In den Beiträgen zur Kolonialzeit nehmen die deutsch-französischen Beziehungen einen entsprechend prominenten Platz ein. Ernstpeter Ruhe lenkt den Blick auf die Beschäftigung deutscher Militärs mit dem Verlauf und den Methoden des Eroberungskriegs in Algerien ab den 1830er Jahren, die vor dem Hintergrund des deutsch-französischen Verhältnisses in Europa erfolgte. Ève Grand-Aymerich zeichnet nach, wie es trotz zahlreicher politischer Verwerfungen zu einer deutsch-französischen Kooperation im Bereich der nordafrikanischen Epigraphik kam. Ahcène Abdelfettah führt anhand der langsamen und schwachen Etablierung des Deutschen als Unterrichtsfach in algerischen Lycées und an der Universität von Algier in die umkämpfte Frage des Fremdsprachunterrichts in Französisch-Algerien ein. Während die Frage lokaler Aneignungen in diesen Beiträgen allenfalls gestreift wird, suchen die beiden letzten Beiträge diese in den Mittelpunkt zu rücken. Michèle Sellès-Lefranc hebt auf die zentrale Rolle ab, die Lehrer aus der algerischen Kabylei bei der ethnographischen Wissensproduktion während der französischen Marokkoexpedition 1904/5 und zu Beginn des Protektorats gespielt haben. Inwieweit diese jedoch intellektuelle Spielräume durch den Rekurs auf „deutsche“ Referenzen gewonnen hätten, bleibt unklar. Der Beitrag Nedjma Abdelfettah Lalmis zeichnet den intellektuellen Werdegang des franko-algerischen Germanisten, Soziologen und Essayisten Mohand Tazerout (1893–1973) nach, der sich in der Zwischenkriegszeit als ein wichtiges Sprachrohr deutschen Gegenwartsdenkens in Frankreich etablierte, bevor er sich dem maghrebinischen Unabhängigkeitskampf zuwandte. Anhand einer Ausnahmegestalt wird ein beeindruckendes Beispiel für die „engen Handlungsspielräume, die die koloniale Situation algerischen Intellektuellen eröffnen konnte“ und die „intellektuellen Zirkulationen, die im 20. Jahrhundert zwischen Deutschland, Frankreich und dem Maghreb“ entstehen konnten, präsentiert (S. 274). Ob es tatsächlich einen Zusammenhang zwischen dem intellektuellen Deutschlandbezug und dem (späteren) antikolonialen Emanzipationsstreben gab, wird indes auch hier nicht zwingend deutlich.

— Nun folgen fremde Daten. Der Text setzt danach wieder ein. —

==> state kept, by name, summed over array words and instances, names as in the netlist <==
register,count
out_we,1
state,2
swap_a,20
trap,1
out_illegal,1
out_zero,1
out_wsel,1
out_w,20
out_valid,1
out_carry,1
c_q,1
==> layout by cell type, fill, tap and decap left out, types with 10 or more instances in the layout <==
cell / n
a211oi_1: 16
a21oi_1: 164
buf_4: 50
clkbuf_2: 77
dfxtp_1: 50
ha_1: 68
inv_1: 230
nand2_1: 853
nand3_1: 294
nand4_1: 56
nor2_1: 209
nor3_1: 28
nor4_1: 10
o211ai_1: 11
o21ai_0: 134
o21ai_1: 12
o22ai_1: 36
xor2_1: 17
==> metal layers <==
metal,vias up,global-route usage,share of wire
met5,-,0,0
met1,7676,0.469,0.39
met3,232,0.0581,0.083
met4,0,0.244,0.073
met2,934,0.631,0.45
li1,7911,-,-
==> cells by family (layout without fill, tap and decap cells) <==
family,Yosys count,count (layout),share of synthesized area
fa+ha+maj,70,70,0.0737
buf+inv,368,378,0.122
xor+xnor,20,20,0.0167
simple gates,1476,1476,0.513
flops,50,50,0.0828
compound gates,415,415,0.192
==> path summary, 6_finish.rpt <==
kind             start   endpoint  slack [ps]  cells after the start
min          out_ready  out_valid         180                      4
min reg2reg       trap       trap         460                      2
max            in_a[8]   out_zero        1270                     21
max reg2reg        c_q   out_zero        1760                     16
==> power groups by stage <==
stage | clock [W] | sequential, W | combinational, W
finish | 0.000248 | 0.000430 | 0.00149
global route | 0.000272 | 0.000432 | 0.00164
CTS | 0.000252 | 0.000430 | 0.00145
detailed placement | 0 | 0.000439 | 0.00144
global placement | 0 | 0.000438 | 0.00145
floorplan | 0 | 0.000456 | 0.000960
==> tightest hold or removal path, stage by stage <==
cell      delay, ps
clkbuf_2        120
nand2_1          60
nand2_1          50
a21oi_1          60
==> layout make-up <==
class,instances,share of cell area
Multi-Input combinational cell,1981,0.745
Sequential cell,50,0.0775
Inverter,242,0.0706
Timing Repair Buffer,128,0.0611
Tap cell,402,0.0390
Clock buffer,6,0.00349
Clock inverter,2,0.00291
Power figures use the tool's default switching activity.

Insgesamt liegt damit ein breites und anregendes Panorama vor, das die vielfältigen (biographischen, politischen, wissenschaftsinternen, institutionellen, kommerziellen und so weiter) Facetten der maghrebinisch-deutsch-französischen Wissenschaftsgeschichte vorführt und an offengebliebenen Fragen deutlich macht, dass in diesem Bereich noch einiges zu tun ist.